1. Regulatory approval and commercialization risks: The company's ability to obtain regulatory approvals for its product candidates and successfully commercialize them.
2. Clinical development risks: The inherent risks associated with the research and development of novel gene and cell therapies, including the potential for adverse events and the ability to demonstrate safety and efficacy in clinical trials.
3. Manufacturing and supply chain risks: Challenges in scaling up manufacturing capabilities and maintaining a reliable supply chain to support the commercialization of its products.
4. Competition and market acceptance risks: Competition from other therapies and the ability to gain market acceptance for Precigen's innovative treatments.

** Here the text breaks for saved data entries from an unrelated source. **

From an optimization exercise on the open Yosys and OpenROAD flow, aimed at small area; shortcuts taken in it are not production practice.
Only simulation tests tie the RTL to the original design; equivalence was not proved.
No activity file was given, so power comes from the tool's default toggle rates. No driver is modelled on the clock port, so clocking that relies on it looks cheaper here than on a real chip.

==> job 5592: inputs <==
==> flow/design.v <==
module MIPSProcessor (
    input    wire               clk, rst,
    output   wire    [31:0]     imem_addr,
    input    wire    [31:0]     imem_rdata,
    output   wire    [31:0]     dmem_addr,
    output   wire    [31:0]     dmem_wdata,
    output   wire               dmem_we,
    input    wire    [31:0]     dmem_rdata
);
reg  [4:0] phase;
reg        clr;         
reg  [1:0] pidx;        
wire       last;
wire p0  = (phase == 5'd0);
wire p31 = (phase == 5'd31);
always @(posedge clk or negedge rst) begin
    if (!rst) begin
        phase <= 5'd0;
        clr   <= 1'b1;
        pidx  <= 2'd0;
    end else begin
        phase <= phase + 5'd1;
        if (p31) begin
            clr  <= 1'b0;
            pidx <= (clr | last) ? 2'd0 : pidx + 2'd1;
        end
    end
end
wire [31:0] I   = imem_rdata;
wire [5:0]  op  = I[31:26];
wire [5:0]  fn  = I[5:0];
wire [4:0]  rs  = I[25:21];
wire [4:0]  rt  = I[20:16];
wire [4:0]  rd  = I[15:11];
wire isR    = (op == 6'b000000);
wire isMul  = isR & (fn == 6'b011100);
wire isSlt  = isR & (fn == 6'b101010);
wire isSub  = isR & (fn == 6'b100010);
wire isAddi = (op == 6'b001000);
wire isLw   = (op == 6'b100011);
wire isSw   = (op == 6'b101011);
wire isBeq  = (op == 6'b000100);
wire isJ    = (op == 6'b000010);
reg  [31:2] pc;
reg  [31:0] addr;       
reg  [31:0] wd;         
reg         ncarry;     
reg         acarry;     
reg         eqf;        
reg  [10:0] mb;         
reg  [3:0]  mc;         
wire [31:0] f0;         
assign f0[0] = 1'b0;
wire        rsbit = f0[rs];
wire        rtbit = f0[rt];
wire        wr;
wire [4:0]  wa;
wire        wbit;
genvar r;
generate
    for (r = 1; r < 32; r = r + 1) begin : g_reg
        reg [31:0] q;
        wire sel = clr | (wr & (wa == r));
        always @(posedge clk)
            q <= {sel ? wbit : q[0], q[31:1]};
        assign f0[r] = q[0];
    end
endgenerate
wire [31:0] I26     = {6'b0, I[25:0]};
wire        ibit    = I26[phase];
wire        immbit  = (phase <= 5'd15) ? ibit : I[15];
wire        offbit  = isJ ? ibit : immbit;
wire [31:0] pcs    = {2'b00, pc};
wire        usepc  = ~clr & ~isJ;
wire        offen  = ~clr & (isJ | (isBeq & (pidx == 2'd1)));
wire        na     = usepc & pcs[phase];
wire        nb     = offen & offbit;
wire        ncin   = p0 ? usepc : ncarry;
wire        nsum   = na ^ nb ^ ncin;
wire        useimm = isAddi | isLw | isSw;
wire        binv   = isSub | isSlt;
wire        aa     = rsbit;
wire        bb     = (useimm ? immbit : rtbit) ^ binv;
wire        acin   = p0 ? binv : acarry;
wire        asum   = aa ^ bb ^ acin;
wire        eqc    = (p0 | eqf) & ~(rsbit ^ rtbit);
wire [10:0] effb, tap;
genvar m;
generate
    for (m = 0; m < 11; m = m + 1) begin : g_mul
        wire [5:0] s = 6'd11 * pidx + m;
        assign effb[m] = (phase == s) ? rtbit : mb[m];
        if (m == 0)
            assign tap[m] = (pidx == 2'd0) ? rsbit : (pidx == 2'd1) ? wd[21] : wd[10];
        else
            assign tap[m] = (pidx == 2'd0) ? wd[32-m] : (pidx == 2'd1) ? wd[21-m] : wd[10-m];
    end
endgenerate
wire [10:0] pp   = effb & tap;
wire        macc = (pidx != 2'd0) & addr[0];
wire [3:0]  mci = p0 ? 4'd0 : mc;
wire [1:0]  fa_a = macc  + pp[0] + pp[1];
wire [1:0]  fa_b = pp[2] + pp[3] + pp[4];
wire [1:0]  fa_c = pp[5] + pp[6] + pp[7];
wire [1:0]  fa_d = pp[8] + pp[9] + pp[10];
wire [1:0]  fa_e = fa_a[0] + fa_b[0] + fa_c[0];
wire [1:0]  fa_f = fa_d[0] + mci[0] + fa_e[0];
wire [1:0]  fa_g = fa_a[1] + fa_b[1] + fa_c[1];
wire [1:0]  fa_h = fa_d[1] + fa_e[1] + fa_f[1];
wire [1:0]  fa_i = fa_g[0] + fa_h[0] + mci[1];
wire [1:0]  fa_j = fa_g[1] + fa_h[1] + fa_i[1];
wire [1:0]  fa_k = fa_j[0] + mci[2];
wire [1:0]  fa_l = fa_j[1] + fa_k[1] + mci[3];
wire        msum = fa_f[0];
wire [4:0]  mtot = {fa_l, fa_k[0], fa_i[0], fa_f[0]};
assign last = isMul ? (pidx == 2'd2) :
              (isSlt | isLw | isSw) ? (pidx == 2'd1) :
              isBeq ? ((pidx == 2'd1) | ~eqc) :
              1'b1;
wire isAdd = isR & ~isMul & ~isSlt;
assign wr  = (pidx == 2'd0) & (isAdd | isAddi)
           | (pidx == 2'd1) & (isSlt | isLw)
           | (pidx == 2'd2) & isMul;
assign wa  = isR ? rd : rt;
assign wbit = clr   ? 1'b0 :
              isLw  ? (wd[0] | (p0 & dmem_rdata[0])) :
              isSlt ? (p0 & ~acarry) :
              isMul ? msum :
              asum;
wire ain = clr ? 1'b0 :
           (isMul & (pidx != 2'd2)) ? msum :
           ((isLw | isSw) & (pidx == 2'd0)) ? asum :
           nsum;
wire win = isMul ? ((pidx == 2'd0) ? rsbit : wd[0]) : (rtbit & ~isLw);
wire lwload = isLw & (pidx == 2'd1) & p0;
always @(posedge clk) begin
    addr   <= {ain, addr[31:1]};
    wd[31] <= win;
    wd[30:0] <= wd[31:1] | ({31{lwload}} & dmem_rdata[31:1]);
    ncarry <= (na & nb) | (na & ncin) | (nb & ncin);
    acarry <= (aa & bb) | (aa & acin) | (bb & acin);
    eqf    <= eqc;
    mb     <= p31 ? 11'd0 : effb;
    mc     <= mtot[4:1];
    if (p31 & (clr | last))
        pc <= addr[30:1];
end
assign imem_addr  = {pc, 2'b00};
assign dmem_addr  = addr;
assign dmem_wdata = wd;
assign dmem_we    = isSw & (pidx == 2'd1) & p0 & ~clr;
endmodule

5. Financing and capital requirements: The need to secure additional funding to support the company's ongoing operations and future growth.

Conclusion

Precigen is at the forefront of advancing the next generation of gene and cell therapies, leveraging its proprietary technology platforms to develop a robust pipeline of therapies targeting urgent and intractable diseases. With pivotal data readouts and a potential BLA submission for its lead asset PRGN-2012 on the horizon, as well as continued progress across its clinical programs, Precigen is poised for a transformative year in 2024 as it transitions from a clinical-stage to a commercial-stage biopharmaceutical company. The company's innovative approach and commitment to improving patient outcomes position it well to create long-term value for shareholders.